Em 1997, todo o Brasil viu na televisão um destacamento da PM cometendo atrocidades na Favela Naval, em Diadema, São Paulo. Poucos meses depois, as polícias militares em sete Estados do Brasil entraram em greve, por questões salariais. Esses episódios reforçaram as propostas de extinção da PM, ou de fusão das duas polícias. Mudanças na legislação foram feitas, de modo que os crimes cometidos pela PM, contra civis, fossem julgados em tribunais civis. No entanto, as propostas de desmilitarização da segurança pública não prosperaram. No final de 1998, o relatório da Ouvidoria da Segurança Pública de São Paulo revelou a dimensão da violência policial. Abuso de autoridade era a principal reclamação da população. Outros relatórios mostravam o descompasso entre as denúncias contra policiais e as punições a eles aplicadas. Soldados são punidos com muito mais freqüência do que coronéis. O dado mais alarmante, no entanto, não estava nos relatórios. Muitos soldados da PM haviam morrido – mais por suicídio do que mortos em ação. As explicações estavam nos baixos salários, nas condições precárias de trabalho e no mau tratamento recebido dos oficiais. Nenhuma providência foi tomada a respeito desse fato.Nos meses que se seguiram ao massacre de São Vicente, a criminalidade continuou em seu ritmo norma, dentro e fora da polícia. Todas as propostas para unificar as duas corporações e para torná-las mais eficientes continuaram esbarrando nos impedimentos constitucionais e em obstáculos como a falta de poder da Secretaria da Segurança e a falta de vontade dos políticos de resolver a situação e a inércia das duas corporações.
No início de 2002, todos os autores do massacre de São Vicente foram condenados à prisão e expulsos da PM.




Questões para reflexão

1 - Use o enfoque sistêmico para explicar as principais variáveis que produzem a violência na sociedade brasileira.

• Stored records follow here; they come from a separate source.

===== src/asp_defs.vh =====
// constants for the converter serial port
`ifndef ASP_DEFS_VH
`define ASP_DEFS_VH
`define ASP_WORD_BITS   24
`define ASP_CNT_BITS    5
`define ASP_LAST_BIT    5'h17
`define ASP_CTRL_RESET  24'h000000
`define ASP_CNT_ZERO    5'h00
`define ASP_CNT_ONE     5'h01
`define ASP_CNT_FULL    5'h18
`define ASP_SCLK_HALF   8'h0C
`define ASP_SCLK_ZERO   8'h00
`define ASP_SCLK_ONE    8'h01
`define ASP_MSB         23
`define ASP_MIDSCALE    24'h800000
`define ASP_FIFO_DEPTH  8
`define ASP_FIFO_AW     3
`endif


===== src/asp_port.v =====
// serial host port of the converter: control register, result reads, ready flag
`timescale 1ns/100ps
`include "asp_defs.vh"
module asp_port #(
  parameter WIDTH      = `ASP_WORD_BITS,
  parameter FIFO_DEPTH = `ASP_FIFO_DEPTH,
  parameter FIFO_AW    = `ASP_FIFO_AW
) (
  // clock and reset
  clock,
  resetn,
  // frame pins from the host
  receive_frame_sync_n,
  transmit_frame_sync_n,
  register_select,
  // serial clock pin, two-way
  serial_clock_in,
  serial_clock_out,
  serial_clock_oe,
  // serial data pin, two-way
  serial_data_in,
  serial_data_out,
  serial_data_oe,
  // ready flag pin
  result_ready_n,
  // converter core side
  self_clocking,
  bipolar,
  result_valid,
  result_ready,
  result_data,
  cal_done,
  control_word
);
  input  wire             clock;
  input  wire             resetn;
  input  wire             receive_frame_sync_n;
  input  wire             transmit_frame_sync_n;
  input  wire             register_select;
  input  wire             serial_clock_in;
  output reg              serial_clock_out;
  output reg              serial_clock_oe;
  input  wire             serial_data_in;
  output reg              serial_data_out;
  output reg              serial_data_oe;
  output reg              result_ready_n;
  input  wire             self_clocking;
  input  wire             bipolar;
  input  wire             result_valid;
  output wire             result_ready;
  input  wire [WIDTH-1:0] result_data;
  input  wire             cal_done;
  output reg  [WIDTH-1:0] control_word;

  localparam ST_IDLE  = 4'b0001;
  localparam ST_WRITE = 4'b0010;
  localparam ST_READ  = 4'b0100;
  localparam ST_HOLD  = 4'b1000;

  // pin inputs pass two flops before use
  wire rfs_n;
  wire tfs_n;
  wire sel;
  wire sck;
  wire sdi;
  asp_sync #(.RESET_VALUE(1'b1)) u_rfs (.clock(clock), .resetn(resetn), .din(receive_frame_sync_n),
    .dout(rfs_n));
  asp_sync #(.RESET_VALUE(1'b1)) u_tfs (.clock(clock), .resetn(resetn), .din(transmit_frame_sync_n),
    .dout(tfs_n));
  asp_sync #(.RESET_VALUE(1'b0)) u_sel (.clock(clock), .resetn(resetn), .din(register_select),
    .dout(sel));
  asp_sync #(.RESET_VALUE(1'b0)) u_sck (.clock(clock), .resetn(resetn), .din(serial_clock_in),
    .dout(sck));
  asp_sync #(.RESET_VALUE(1'b0)) u_sdi (.clock(clock), .resetn(resetn), .din(serial_data_in),
    .dout(sdi));

  // result words queue here until the host reads them
  wire             fifo_valid;
  reg              fifo_pop;
  wire [WIDTH-1:0] fifo_data;
  asp_fifo #(.WIDTH(WIDTH), .DEPTH(FIFO_DEPTH), .AW(FIFO_AW)) u_fifo (
    .clock     (clock),
    .resetn    (resetn),
    .in_valid  (result_valid),
    .in_ready  (result_ready),
    .in_data   (result_data),
    .out_valid (fifo_valid),
    .out_ready (fifo_pop),
    .out_data  (fifo_data)
  );

  // offset binary flips the sign bit of the two's complement result
  function [WIDTH-1:0] code_word;
    input [WIDTH-1:0] raw;
    input             bip;
    begin
      code_word = bip ? (raw ^ `ASP_MIDSCALE) : raw;
    end
  endfunction

  reg  [3:0]             state;
  reg  [WIDTH-1:0]       shreg;
  reg  [`ASP_CNT_BITS-1:0] bitcnt;
  reg                    sck_prev;
  reg                    gen_clk;
  reg  [7:0]             div;
  reg                    read_data;
  reg                    cal_flag;
  wire                   clk_int;
  wire                   rise;
  wire                   fall;

  // in self-clocking mode our own divided clock times the read bits, and a write frame takes no bits
  assign clk_int = self_clocking ? gen_clk : sck;
  assign rise    = clk_int && !sck_prev;
  assign fall    = !clk_int && sck_prev;

  always @(posedge clock or negedge resetn) begin
    if (!resetn) begin
      state            <= ST_IDLE;
      shreg            <= `ASP_CTRL_RESET;
      bitcnt           <= `ASP_CNT_ZERO;
      sck_prev         <= 1'b0;
      gen_clk          <= 1'b0;
      div              <= `ASP_SCLK_ZERO;
      read_data        <= 1'b0;
      cal_flag         <= 1'b0;
      control_word     <= `ASP_CTRL_RESET;
      serial_clock_out <= 1'b0;
      serial_clock_oe  <= 1'b0;
      serial_data_out  <= 1'b0;
      serial_data_oe   <= 1'b0;
      result_ready_n   <= 1'b1;
      fifo_pop         <= 1'b0;
    end else begin
      fifo_pop <= 1'b0;
      sck_prev <= clk_int;
      // calibration end holds the flag low until a result read takes it
      if (cal_done) begin
        cal_flag <= 1'b1;
      end
      // divider only runs while we own the clock in a read frame
      if (self_clocking && state == ST_READ) begin
        if (div == `ASP_SCLK_HALF) begin
          div     <= `ASP_SCLK_ZERO;
          gen_clk <= !gen_clk;
        end else begin
          div <= div + `ASP_SCLK_ONE;
        end
      end else begin
        div     <= `ASP_SCLK_ZERO;
        gen_clk <= 1'b0;
      end
      serial_clock_out <= gen_clk;
      case (state)
        ST_IDLE: begin
          serial_data_oe  <= 1'b0;
          serial_clock_oe <= 1'b0;
          bitcnt          <= `ASP_CNT_ZERO;
          // ready falls for a queued result or finished calibration
          result_ready_n  <= !(fifo_valid || cal_flag);
          if (!tfs_n) begin
            state <= ST_WRITE;
          end else if (!rfs_n) begin
            if (!sel) begin
              shreg     <= control_word;
              read_data <= 1'b0;
              state     <= ST_READ;
            end else if (!result_ready_n) begin
              // results go out only while ready is low
              shreg     <= fifo_valid ? code_word(fifo_data, bipolar) : `ASP_CTRL_RESET;
              read_data <= 1'b1;
              state     <= ST_READ;
            end
          end
        end
        ST_WRITE: begin
          if (rise && bitcnt != `ASP_CNT_FULL) begin
            shreg  <= {shreg[WIDTH-2:0], sdi};
            bitcnt <= bitcnt + `ASP_CNT_ONE;
          end
          if (tfs_n) begin
            // only a full word reaches the register, extra pulses were dropped
            if (bitcnt == `ASP_CNT_FULL && !sel) begin
              control_word <= shreg;
            end
            state <= ST_IDLE;
          end
        end
        ST_READ: begin
          serial_data_oe  <= 1'b1;
          serial_clock_oe <= self_clocking;
          serial_data_out <= shreg[`ASP_MSB];
          if (fall) begin
            shreg  <= {shreg[WIDTH-2:0], 1'b0};
            bitcnt <= bitcnt + `ASP_CNT_ONE;
            if (bitcnt == `ASP_LAST_BIT) begin
              if (read_data) begin
                result_ready_n <= 1'b1;
                // a calibration end in this very cycle outlives the clear
                cal_flag       <= cal_done;
                fifo_pop       <= fifo_valid;
              end
              state <= ST_HOLD;
            end
          end
          if (rfs_n) begin
            state <= ST_IDLE;
          end
        end
        ST_HOLD: begin
          // word done; release the lines and wait for the frame to close
          serial_data_oe  <= 1'b0;
          serial_clock_oe <= 1'b0;
          if (rfs_n) begin
            state <= ST_IDLE;
          end
        end
        default: begin
          state <= ST_IDLE;
        end
      endcase
    end
  end
endmodule


===== src/asp_sync.v =====
// two flop synchroniser for one level
`timescale 1ns/100ps
`include "asp_defs.vh"
module asp_sync #(
  parameter RESET_VALUE = 1'b1
) (
  // clock and reset
  input  wire clock,
  input  wire resetn,
  // level in and out
  input  wire din,
  output reg  dout
);
  reg stage;
  always @(posedge clock or negedge resetn) begin
    if (!resetn) begin
      stage <= RESET_VALUE;
      dout  <= RESET_VALUE;
    end else begin
      stage <= din;
      dout  <= stage;
    end
  end
endmodule


===== src/asp_fifo.v =====
// result word fifo with valid and ready on both sides
`timescale 1ns/100ps
`include "asp_defs.vh"
module asp_fifo #(
  parameter WIDTH = `ASP_WORD_BITS,
  parameter DEPTH = `ASP_FIFO_DEPTH,
  parameter AW    = `ASP_FIFO_AW
) (
  // clock and reset
  input  wire             clock,
  input  wire             resetn,
  // fill side
  input  wire             in_valid,
  output wire             in_ready,
  input  wire [WIDTH-1:0] in_data,
  // drain side
  output wire             out_valid,
  input  wire             out_ready,
  output wire [WIDTH-1:0] out_data
);
  reg [WIDTH-1:0] mem [0:DEPTH-1];
  reg [AW-1:0]    wr_ptr;
  reg [AW-1:0]    rd_ptr;
  reg [AW:0]      count;
  reg             full_n;
  wire            push;
  wire            pop;
  // ready comes from a flop so the core sees no combinational path back
  assign in_ready  = full_n;
  assign out_valid = (count != {(AW+1){1'b0}});
  assign out_data  = mem[rd_ptr];
  assign push      = in_valid && in_ready;
  assign pop       = out_valid && out_ready;
  always @(posedge clock) begin
    if (push) begin
      mem[wr_ptr] <= in_data;
    end
  end
  always @(posedge clock or negedge resetn) begin
    if (!resetn) begin
      wr_ptr <= {AW{1'b0}};
      rd_ptr <= {AW{1'b0}};
      count  <= {(AW+1){1'b0}};
      full_n <= 1'b1;
    end else begin
      if (push) begin
        wr_ptr <= (wr_ptr == DEPTH[AW-1:0] - 1'b1) ? {AW{1'b0}} : wr_ptr + 1'b1;
      end
      if (pop) begin
        rd_ptr <= (rd_ptr == DEPTH[AW-1:0] - 1'b1) ? {AW{1'b0}} : rd_ptr + 1'b1;
      end
      if (push && !pop) begin
        count <= count + 1'b1;
      end else if (pop && !push) begin
        count <= count - 1'b1;
      end
      // full flag follows the count that this edge leaves behind
      if (push && !pop) begin
        full_n <= (count != DEPTH[AW:0] - 1'b1);
      end else if (pop && !push) begin
        full_n <= 1'b1;
      end
    end
  end
endmodule


===== config.mk =====
export PLATFORM = sky130hd
export DESIGN_NAME = asp_port
export DESIGN_NICKNAME = d
export VERILOG_FILES = /design/src/asp_port.v /design/src/asp_sync.v /design/src/asp_fifo.v
export VERILOG_INCLUDE_DIRS = /design/src
export SDC_FILE = /design/constraint.sdc
export NUM_CORES = 1
export LEC_CHECK = 0
export BUFFER_PORTS_ARGS = -buffer_cell sky130_fd_sc_hd__buf_2
export CAP_MARGIN = 20
export CORE_ASPECT_RATIO = 1.1
export CORE_MARGIN = 8
export CORE_UTILIZATION = 60
export CTS_CLUSTER_SIZE = 10
export DETAILED_ROUTE_END_ITERATION = 10
export PLACE_DENSITY = 0.79
export SYNTH_ARGS = -nofsm -noshare
export SYNTH_HDL_FRONTEND = slang
export SYNTH_SLANG_ARGS = --single-unit

===== constraint.sdc =====
create_clock -name clock -period 3.85 [get_ports clock]
set_input_delay 0.77 -clock clock [delete_from_list [all_inputs] [get_ports clock]]
set_output_delay 0.77 -clock clock [all_outputs]
set_load 0.01 [all_outputs]

After elaboration in Yosys (flattened, before gate mapping)
Memory sizes are Yosys's and may differ from the RTL's. Index checks and enable logic that the tools add are counted.

Register bits after elaboration: 96. Latch bits: 0. Memory bits (writable): 192. ROM bits: 0. Input port bits: 35. Output and inout port bits: 30. Logic and storage cells: 145. Memories: 1.

$add $sub $neg: 6. Multipliers: 0. Div/mod/pow operators: 0. $lt $le $gt $ge: 0. Equal/unequal tests: 26. Shifts and indexed selects: 0. Multiplexer cells: 52. Bitwise operators: 2. Reductions and logical operators: 29.

Memories: u_fifo.mem (words 8, width 24, read ports 1, clocked after Yosys merged registers in 0, write ports 1, RTL line asp_fifo.v:21) `reg [WIDTH-1:0] mem [0:DEPTH-1];`.

Operators by type and width (number): 2-to-1 mux 24 bit (8); case mux 24 bit (3 select lines) (1); 2-to-1 mux 4 bit (11); 2-to-1 mux 1 bit (21); 2-to-1 mux 8 bit (2); case mux 4 bit (4 select lines) (1); case mux 5 bit (3 select lines) (1); AND reduction 6 bit (2); equality test 5 bit (second input constant) (2); 2-to-1 mux 5 bit (2); inequality test 2 x 1 -> 1 bit (second input constant) (5); inequality test 2 bit (second input constant) (5); logical AND 1 bit (9); adder 8 x 1 -> 8 bit (second input constant) (1); equality test 8 x 4 -> 1 bit (second input constant) (1); AND reduction 4 bit (2); zero test 1 bit (7); adder 3 x 1 -> 3 bit (second input constant) (2); equality test 3 bit (second input constant) (2); 2-to-1 mux 3 bit (2); inequality test 3 bit (second input constant) (2); case mux 1 bit (2 select lines) (3); AND reduction 3 bit (2); nonzero test 2 bit (3); 17 further kinds (18).

Longest topological paths before layout
Gate-level depths: netlist of run 1. An unclocked memory read counts as a cell.

Word-level depth: 9. Mapped depth: 10. Depth with buffers taken out: 10.

Cells and area by module
Synthesis of run 1 repeated with hierarchy kept, for this count alone.

Cells, all modules: 677. Area, all modules: 12060.3 um^2.

By module, submodules not included: asp_fifo (times used 1, cells each 344, area each 8086.5 um^2, sequential area each 6042.0 um^2); asp_port (times used 1, cells each 323, area each 3718.6 um^2, sequential area each 1879.3 um^2); asp_sync (u_sck ...) (times used 3, cells each 2, area each 50.0 um^2, sequential area each 50.0 um^2); asp_sync (u_rfs ...) (times used 2, cells each 2, area each 52.6 um^2, sequential area each 52.6 um^2).

Least setup slack after synthesis of run 1
No wires, ideal clock.

Path kind: input -> register. From: input result_valid. To: memory u_fifo.mem[0][0] (netlist bit), enable pin. Library setup time: 0.435 ns. Arrival time: 2.872 ns. Data required time: 3.415 ns. Path slack: 0.543 ns. Stages: 3. Buffers on the path: 0. Cell sequence: nand2_1 > or2_2 > nor3_1.

Word-level cells in the longest chain between the ends: 3.

RTL lines: from (decl) (RTL line asp_port.v:49) `input wire result_valid;`; logical AND 1 bit (RTL line asp_fifo.v:32) `assign push = in_valid && in_ready;`; 2-to-1 mux 1 bit (RTL line asp_fifo.v:35) `if (push) begin`; 2-to-1 mux 1 bit (not written as such) (RTL line asp_fifo.v:36) `mem[wr_ptr] <= in_data;`; to (decl) (RTL line asp_fifo.v:21).

No other way between the ends.

Worst setup path after layout of run 1
From: register u_fifo.count[1]. To: register u_fifo.count[3].

Word-level cells in the longest chain between the ends: 5. Elaborated cells on any way between the ends: 10. Those cells by class: add/sub (2); mux (2); reduce/logical (6).

RTL lines: from (decl) (RTL line asp_fifo.v:24) `reg [AW:0] count;`; from (signal assigned) (RTL line asp_fifo.v:43) `count <= {(AW+1){1'b0}};`; from (signal assigned) (RTL line asp_fifo.v:53) `count <= count + 1'b1;`; from (signal assigned) (RTL line asp_fifo.v:55) `count <= count - 1'b1;`; parallel branches: the longest is 5 deep, another holds subtractor 4 x 1 -> 4 bit.

Several ways; the timed one is not identified. The select of a mux whose other input is x is not followed. A chain may end at the register's enable or synchronous reset.

==> results of run 1 <==
## worst paths after layout
kind,end,cells past startpoint,from,slack [ns]
max,u_fifo.count[3],10,u_fifo.count[1],1.03
min,u_fifo.count[3],1,resetn,0.13
max reg2reg,u_fifo.count[3],10,u_fifo.count[1],1.03
min reg2reg,u_sel.dout,0,u_sel.stage,0.36
max in group asynchronous,u_sdi.dout,3,resetn,2.98
min in group clock,u_sel.dout,0,u_sel.stage,0.36
## where the power goes
part,internal (W),leakage (nW),switching (W),total [W]
logic,0.000448,1.38,0.000760,0.00121
clock network,0.00173,0.481,0.00115,0.00288
registers,0.00383,2.99,0.000281,0.00411
total,0.00601,4.86,0.00220,0.00820
## worst max-delay path: stages, from the launching register on
cell	delay (ns)
dfrtp_1	0.44
or4_1	0.60
nand2_1	0.24
ha_1	0.31
inv_1	0.07
ha_1	0.36
nand3b_1	0.13
a21oi_1	0.08
nor3_1	0.19
o21ai_0	0.13
xnor2_1	0.14
## area by class of cell
type | count | area (um2)
Tap cell | 247 | 309
Sequential cell | 288 | 8180
Timing Repair Buffer | 82 | 490
Multi-Input combinational cell | 387 | 3220
Inverter | 32 | 120
Clock inverter | 2 | 32.5
Fill cell | 1217 | 5770
Clock buffer | 60 | 980
## cell usage in the layout, fill, tap and decap left out, types with 8 or more instances in the layout
cell type    n
xor2_1       8
inv_1       32
nand2_1     68
mux2_2       8
nand3b_1    25
mux4_2      47
nand3_1     28
o21ai_0     68
xnor2_1      8
clkbuf_1    24
dfrtp_1     87
clkbuf_16   35
edfxtp_1   192
ha_1        12
o2111ai_1   22
buf_2       63
buf_4       17
nor2_1      18
## state kept, by name (all words and copies together) (netlist names), 3 cells and up
| name | flops |
|---|---|
| control_word | 24 |
| u_fifo.count | 4 |
| bitcnt | 5 |
| u_fifo.rd_ptr | 3 |
| u_fifo.mem | 192 |
| u_fifo.wr_ptr | 3 |
| shreg | 24 |
| state | 4 |
| div | 8 |
## per-stage QoR
| stage | total power, W | cells |
|---|---|---|
| 3_5_place_dp | 0.00535 | 1035 |
| 3_3_place_gp | 0.00523 | 1035 |
| 5_1_grt | 0.00855 | 1098 |
| 4_1_cts | 0.00825 | 1097 |
| 2_1_floorplan | 0.00489 | 748 |
| 6_report | 0.00820 | 1098 |
## metal layers
layer  GRT usage  routed length, um  vias to the layer above
met2       0.359              12700                      260
met1       0.268               9910                     3409
met5           0                 10                        -
li1            -                  -                     2997
met4      0.0625                565                        2
met3      0.0453               1740                       51
## kinds of logic (layout without fill, tap and decap cells)
group / after synthesis / in the layout / share of synthesized area
flops: 288 / 288 / 0.699
simple gates: 179 / 179 / 0.0805
compound gates: 118 / 118 / 0.0633
buf+inv: 73 / 176 / 0.0273
mux: 62 / 62 / 0.105
xor+xnor: 16 / 16 / 0.0120
fa+ha+maj: 12 / 12 / 0.0128
==> metrics.cfg, run 1 <==
[worst_setup_path]
cp_max_fo=7
arrival_ns=3.20
worstSetupPathType=reg -> reg
setup.worst_path.start_class=register
end_kind=register
cp.required_ns=4.24

[sta]
layout_min_cycle_time_ns=2.82
hold_viol=0
fin_skew_ns=0.0228
fmax_ghz=0.355
finalCritPeriodShare=0.731
tightest_slew_ns=0.807
setup_viol=0
finalSetupTns_ns=0
rsz0062_at_grt=no
relSlewSlack=0.460
fin_hold_ws_ns=0.128
fin_ws_ns=1.03
drv_slew=0

[clocking]
hold_buffers=0
cts_tree=yes
clk_latency_ns=0.51
cts_setup_buffers=0
cts_sinks=288
cts_resized=0
clockRootBuffer=clkbuf_16
path_clk_slew_ns=0.06
htree_levels=2
numCtsBuffers=34
cts_max_path_buffers=3

[route]
postRouteAntennaNets=0
wl_um=24900
drtPass1Iterations=5
via_per_inst=6.12
detail_route.iter0.violations=533
vias=6719
drc=0
wl_per_cell_um=22.7

[layout]
syn2layout_area_growth_pct=14.0
fin_util=0.698
drive_gt1_frac=0.246
nets=872
finish.instance_area_mm2=0.0133
diodes=0

[synthesis]
synth_edf_count=192
synth_ff_type=edfxtp_1
syn-mean-instance-area_um2=15.6
yosysMostFrequentCell=edfxtp_1
yosys_warnings=0
ys_ff_latch=288
syn_area_mm2=0.0117
synthCells=748
synthesis.nets=795
synthTopCellsByArea=edfxtp_1 49%, dfrtp_1 19%, mux4_2 9.1%
synthTopCellsByCount=192 x edfxtp_1, 89 x dfrtp_1, 68 x nand2_1, 68 x o21ai_0, 47 x mux4_2
synth_top_cell_by_area=edfxtp_1
async_flop_share=0.333
ys_seq_area_frac=0.699
synthDominantCellAreaShare=0.493
synth_cell_type_count=51

[grt]
grt_pass1_vias=7036
overflow=0
grt_pass1_wl_um=39000
grt_start_max_net_pins=87
antenna_found_initial=1
grt_usage=0.211

[placed_design]
place_area_mm2=0.0123
place_ws_ns=1.10
port_buffers=64
dp_hpwl_um=14900
place_congestion=0.832

[power]
power_leakage_nw=4.86
max-vdd-ir-drop_uv=382
p_per_area_mw_per_mm2=615

[die]
pin_count=65
core_area_mm2=0.0191
rows=53
start_util=0.612
die_area_mm2=0.0242
die_h_um=162
die_x_um=149

[hold_path]
hp-class=in -> async

[run]
maxCapViolations=0

[outcome]
status=complete, no violations

Note: power is estimated with default switching activity, not from simulation.
==> inputs of run 2 (changes only) <==
Clock period 3.85 ns to 2.95 ns, I/O delays scaled along.
==> run 2 against run 1 <==
Worst setup slack got worse by 0.85 ns; cell area fell by 0.14%; hold slack got worse by 0.0042 ns; critical path depth did not move; sequential cell count did not move; sequential share of layout area rose by 0.087 points; die area did not move; power rose by 30%; non-clock buffer count rose by 1; fmax rose by 1.7%.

2 – Use o enfoque sistêmico para explicar a violência da polícia em relação à população.

3 – Em sua opinião, quais são as desvantagens de haver duas corporações, na mesma base geográfica, responsáveis pela segurança pública? Há alguma vantagem?

4 – Há alguma vantagem na existência de uma corporação que cuida da segurança pública? Quais as desvantagens?

5 – Você acha que seria possível haver, no Brasil, polícias municipais como há nos Estados Unidos, com chefes eleitos pela população? O que você pensa do argumento de que “o povo brasileiro não está preparado para isso”?

6 – Em sua opinião, é viável um sistema de segurança único, para um país tão diversificado como o Brasil, ou seria melhor que cada Estado pudesse organizar seu próprio sistema? Nesse caso, como se faria a integração de todos os sistemas?